*ENTRIES SHOWN:*
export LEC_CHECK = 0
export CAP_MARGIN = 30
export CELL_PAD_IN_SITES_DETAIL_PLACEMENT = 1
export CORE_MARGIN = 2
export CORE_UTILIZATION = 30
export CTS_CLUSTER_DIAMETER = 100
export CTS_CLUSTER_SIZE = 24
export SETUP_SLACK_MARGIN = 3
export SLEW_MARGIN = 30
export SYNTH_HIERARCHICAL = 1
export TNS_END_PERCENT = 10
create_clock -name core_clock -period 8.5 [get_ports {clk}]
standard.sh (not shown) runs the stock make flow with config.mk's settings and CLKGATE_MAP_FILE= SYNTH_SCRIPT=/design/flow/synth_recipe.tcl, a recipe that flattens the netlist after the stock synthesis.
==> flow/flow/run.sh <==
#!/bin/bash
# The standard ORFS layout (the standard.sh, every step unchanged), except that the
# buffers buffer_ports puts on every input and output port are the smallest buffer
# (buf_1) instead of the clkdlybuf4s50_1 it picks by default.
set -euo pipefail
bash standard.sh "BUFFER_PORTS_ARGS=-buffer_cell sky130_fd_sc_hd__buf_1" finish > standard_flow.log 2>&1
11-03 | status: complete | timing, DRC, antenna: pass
Background: an optimization exercise with open tools, aiming at small area and few clock cycles per item. Do not read the settings as production practice.
The RTL was checked by simulation tests, not by an equivalence proof against the original design.

==> flow/design.v, too long to show whole: its modules and the start of the top module <==
// module fp_mul_pipe: 2162 lines
// module fpm_fa: 10 lines
// module fpm_ha: 9 lines
module fp_mul_pipe #(
   parameter int EXP_W = 8,
   parameter int MAN_W = 23
) (
   input  logic                     clk,
   input  logic                     rst,
   input  logic                     in_valid,
   output logic                     in_ready,
   input  logic [EXP_W+MAN_W:0]     in_a,
   input  logic [EXP_W+MAN_W:0]     in_b,
   output logic                     out_valid,
   input  logic                     out_ready,
   output logic [EXP_W+MAN_W:0]     out_z,
   output logic [3:0]               out_flags
);
  // ...
==> flow/flow/run.sh <==
#!/bin/bash
set -euo pipefail
here=$(pwd)
{
  head -n 1 synth_recipe.tcl
  cat <<EOF
proc abc {args} {
  set i [lsearch -exact \$args -script]
  if { \$i >= 0 } { lset args [expr { \$i + 1 }] {$here/flow/abc.script} }
  yosys abc {*}\$args
}
EOF
  tail -n +2 synth_recipe.tcl
} > own_synth.tcl
bash standard.sh "SYNTH_SCRIPT=$here/own_synth.tcl" "BUFFER_PORTS_ARGS=-buffer_cell sky130_fd_sc_hd__buf_1" finish > standard_flow.log 2>&1
==> flow/flow/abc.script <==
strash
dch
map
topo
==> flow/standard.sh <==
#!/bin/bash
# synth_recipe.tcl (not shown) runs the flow's synth.tcl, then flattens the netlist and writes it again
# the make line also repeats each setting of config.mk as NAME=value (left out here)
make -C /OpenROAD-flow-scripts/flow DESIGN_CONFIG=/design/flow/config.mk WORK_HOME=/design/flow/orfs CLKGATE_MAP_FILE= SYNTH_SCRIPT=/design/flow/synth_recipe.tcl "${@:-finish}"
==> flow/config.mk <==
export PLATFORM = sky130hd
export DESIGN_NAME = fp_mul_pipe
export DESIGN_NICKNAME = fp_mul_pipe
export VERILOG_FILES = /design/flow/design.v
export SDC_FILE = /design/flow/constraint.sdc
export NUM_CORES = 4
export LEC_CHECK = 0
export ABC_AREA = 1
export CAP_MARGIN = 20
export CORE_ASPECT_RATIO = 0.6
export CORE_MARGIN = 2
export CORE_UTILIZATION = 35
export CTS_BUF_LIST = sky130_fd_sc_hd__clkbuf_8
export SLEW_MARGIN = 20
export SYNTH_HIERARCHICAL = 1
==> flow/constraint.sdc <==
create_clock -name core_clock -period 8.5 [get_ports {clk}]
set_input_delay 1.7000 -clock core_clock [delete_from_list [all_inputs] [get_ports {clk}]]
set_output_delay 1.7000 -clock core_clock [all_outputs]
set_load 0.01 [all_outputs]
==> impl_metrics.yaml, run 1 <==
placed_design:
  dp_hpwl_um: 45000
  pre_cts_slack_ns: 0.214
  io_buffers: 105
sta:
  fin_tns_setup_ns: 0
  min_period_ns: 8.09
  max_freq_mhz: 124
synthesis:
  syn_nets: 1936
  synth_adder_area_share_pct: 45.5
  yosys-top-cells-area: "fa_1 38%, xor2_1 17%, o22ai_1 12%, edfxtp_1 7.9%, ha_1 7.9%"
  ys.flop_type: "edfxtp_1"
  synthXorXnorAreaFrac_pct: 17.1
  ys_ff_latch: 39
final_layout:
  seq_area_sq_um: 1160
  drive_above_1_share_pct: 9.13
  fill_cells: 4055
  utilization_pct: 40.9
  stdcell_count: 2273
  largest_reg_flops: 26
routing:
  drc_errors: 0
  wl_um: 53900
  wl_met2_um: 21200
  wirelength_met1_um: 25700
  ant_nets: 0
  vias: 13200
critical_path:
  slowest_stage: "o21ai_0"
  cpPeakStageDelay_ns: 0.55
  reg2reg_from: "ov"
floorplan:
  pin_count: 106
run_status:
  status: "finished clean"
global_route:
  grtUsageMet2_pct: 35.0
  grt_pass1_wl_um: 82900
clock_tree:
  ctsHoldBuffers: 0
  clock_latency_ns: 0.30
Testbench counts, summed over its fixed seeds: cycles 12,008, items 12,000.
==> run 2, diff against run 1 <==
--- a/flow/config.mk
+++ b/flow/config.mk
@@ -8,5 +8,6 @@
 export ABC_AREA = 1
 export CAP_MARGIN = 20
-export CORE_ASPECT_RATIO = 0.6
+export CELL_PAD_IN_SITES_DETAIL_PLACEMENT = 0
+export CELL_PAD_IN_SITES_GLOBAL_PLACEMENT = 0
 export CORE_MARGIN = 2
 export CORE_UTILIZATION = 35
==> impl_metrics.yaml, run 2 <==
routing:
  drt_iter0_drc: 1498
  wire_per_inst_um: 22.8
  wl_um: 50800
  drt_pass1_iterations: 6
  ant_nets: 0
  avgViaCountPerCell: 5.87
  vias: 13100
  drc_errors: 0
critical_path:
  critPathMostFrequentCell: "fa_1"
  slowest_stage: "fa_1"
  startpoint_type: "input pin"
  cp.required_ns: 8.54
  endpoint_kind: "flop"
  cp_top_family: "adder cells"
  crit_buf_inv: 2
  cp_cell_sequence: "clkbuf_2 -> clkinv_1 -> o21ai_0 -> nand2_1 -> o22ai_1 -> xor2_1 -> fa_1 -> fa_1 -> fa_1 -> fa_1 -> fa_1 -> ha_1 -> nand2_1 -> nor4_1 -> nand2_1 -> o21bai_1 -> a21oi_1 -> o21bai_1 -> a21oi_1 -> fa_1 -> xor2_1 -> o211ai_1"
  cp.arrival_ns: 8.13
  cp_max_fo: 15
  cpPeakStageDelay_ns: 0.54
  critPathKind: "input pin to flop"
synthesis:
  ys_async_sr_fraction_pct: 0
  syn_nets: 1936
  yosysMostFrequentCell: "xor2_1"
  yosysTopAreaCellShare_pct: 37.6
  synth_top_area_cell: "fa_1"
  synth_cells: 1506
  ys.flop_type: "edfxtp_1"
  ys_top_cells_by_count: "279 x xor2_1, 271 x fa_1, 267 x o22ai_1, 119 x nand2_1, 117 x clkinv_1"
  synth_edf_count: 38
  ys_ff_latch: 39
  syn_area_per_cell_sq_um: 9.58
  yosys_warnings: 7
  synth_cell_types: 37
  yosys-top-cells-area: "fa_1 38%, xor2_1 17%, o22ai_1 12%, edfxtp_1 7.9%, ha_1 7.9%"
  ys_seq_area_share_pct: 8.05
  syn_area_sq_um: 14400
sta:
  setup_viol: 0
  min_period_ns: 8.10
  drv_slew: 0
  fin_tns_setup_ns: 0
  max_freq_mhz: 124
  fin_skew_ns: 0.00673
  rsz0062_at_grt: "no"
  fin_ws_ns: 0.404
  holdWs_ns: 1.16
  relSlewSlack_pct: 37.0
  hold_viol: 0
  period_share_pct: 95.2
  worst_pin_slew_ns: 0.943
clock_tree:
  htreeDepth: 2
  clock-sinks: 39
  clk_pin_slew_worst_paths_ns: 0.08
  cts_buffers: 5
  postCtsSetupBuffers: 0
  cts_tree: "yes"
  clock_latency_ns: 0.29
  clockBufferDepth: 2
  clockRootBuffer: "clkbuf_8"
final_layout:
  reg_top3: "r_p x26, r_e x9"
  fill_cells: 4096
  area_growth_syn_to_layout_pct: 12.4
  top_register: "r_p"
  largest_reg_flops: 26
  final_cell_mix: "279 x xor2_1, 271 x fa_1, 267 x o22ai_1"
  nNetsFinal: 2127
  mostFrequentLayoutCell: "xor2_1"
  fin_area_sq_um: 16200
  stdcell_count: 2234
  drive_above_1_share_pct: 6.78
placed_design:
  dp_hpwl_um: 39800
  dp.cells: 2222
  gp_congestion: 0.957
  place_area_sq_um: 16100
  io_buffers: 105
  pre_cts_slack_ns: 0.0721
floorplan:
  pin_count: 106
  die_w_um: 207
  die_area_sq_um: 42900
  rows: 74
  die_h_um: 207
  core_region_area_sq_um: 40700
  start_util_pct: 35.4
run_status:
  status: "finished clean"
global_route:
  antenna_found_initial: 5
  grt_pass1_wl_um: 79000
  grt.overflow.total: 0
  grt_max_degree: 43
  grt.total_usage_pct: 23.4
  grt_pass1_vias: 13500
flow_run:
  drv_cap: 0
hold_path:
  hold_class: "flop to flop"
-- run 2: cell types whose count changed in the layout (fill, tap and decap cells not counted), sizes merged --
| cell | before | now |
|---|---|---|
| diode | 0 | 5 |
| bufinv | 0 | 1 |
| clkinvlp | 0 | 1 |
| clkinv | 119 | 117 |
| buf | 218 | 173 |
-- run 2: per-layer routing --
layer	track usage [%]	vias to the layer above	share of wire, %
met1	32.2	6428	41
met4	9.75	0	4.7
met2	36.2	770	44
met5	0	-	0
met3	4.32	136	9.8
li1	-	5790	-
-- run 2: final timing paths --
kind,startpoint,end,depth (start not counted),slack [ns]
max reg2reg,ov,r_e[0],1,7.10
min,ov,ov,2,1.16
min reg2reg,ov,ov,2,1.16
max,in_b[13],r_p[25],22,0.40
-- run 2: cell families after synthesis --
logic type                 Yosys count  synth area share [%]
AOI/OAI and AO/OA                  421                  17.9
xor gates and xnor gates           282                  17.1
adders and majority gates          362                  45.5
buffers and inverters              117                  3.04
DFF                                 39                  8.05
muxes                                1                0.0694
and+or+nand+nor                    284                  8.31
-- run 2: through the flow --
stage / util (%)
after floorplan: -
after CTS: 39.8
final: 39.8
after global routing: 39.8
after detailed placement: 39.5
after global placement: 39.5
-- run 2: modules after synthesis (local to each module, per instance) --
module	cells	flip-flops and latches	cell area, sq um	times used
fp_mul_pipe	1199	39	8660	1
fpm_fa	1	0	20.0	256
fpm_ha	1	0	12.5	51
-- run 2: layout make-up --
class | count | area, sq um | share of cell area [%]
Antenna cell | 5 | 12.5 | 0.0772
Clock buffer | 5 | 68.8 | 0.424
Clock inverter | 2 | 37.5 | 0.231
Inverter | 117 | 439 | 2.71
Multi-Input combinational cell | 1350 | 12800 | 79.1
Sequential cell | 39 | 1160 | 7.16
Tap cell | 532 | 666 | 4.11
Timing Repair Buffer | 184 | 1000 | 6.17
-- run 2: tightest hold or removal path, stage by stage (launching register included) --
cell and delay (ns):
dfxtp_1 0.32, nand2_2 0.66, a21oi_1 0.13
-- run 2: repair_timing --
item	CTS	global route
hold buffers	0	0
endpoints found under the setup margin	0	2
gates resized for setup	0	1

static timing again, ports no longer ideal:
The results above use ideal ports. As a check the final layouts listed here were re-extracted and re-timed, cells and wires unchanged.
Step 1 sets driving cells, clkbuf_16 on the clock port and buf_2 on the other inputs (assumed; they add their load-dependent delay and slew).
Step 2 times the ports against the registers' clock, not the clock port: input delays grow and output delays shrink by t, the midpoint of the rising clock arrivals with the driver on.
Three values: ideal, step 1, step 2; two values: the first two.
run	shift t [ns]	setup slack, ns	worst register clock-pin slew, ns	pins driven straight from the clock port
run 1	0.338	0.414 / 0.398 / 0.084	0.08 / 0.08	1
run 2	0.327	0.404 / 0.339 / 0.013	0.08 / 0.08	1
After both steps setup and hold are still met in every run listed. For run 2, which loses most, drivers alone change the setup slack by -0.065 ns; drivers and shift together by -0.391 ns.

*TASK STATEMENT:*
Retype, exactly and in full, the lines above from the one containing "wl_um: 53900" through the one containing "clock_latency_ns: 0.30".

*ANSWER TO THE PROBLEM:*
  wl_um: 53900
  wl_met2_um: 21200
  wirelength_met1_um: 25700
  ant_nets: 0
  vias: 13200
critical_path:
  slowest_stage: "o21ai_0"
  cpPeakStageDelay_ns: 0.55
  reg2reg_from: "ov"
floorplan:
  pin_count: 106
run_status:
  status: "finished clean"
global_route:
  grtUsageMet2_pct: 35.0
  grt_pass1_wl_um: 82900
clock_tree:
  ctsHoldBuffers: 0
  clock_latency_ns: 0.30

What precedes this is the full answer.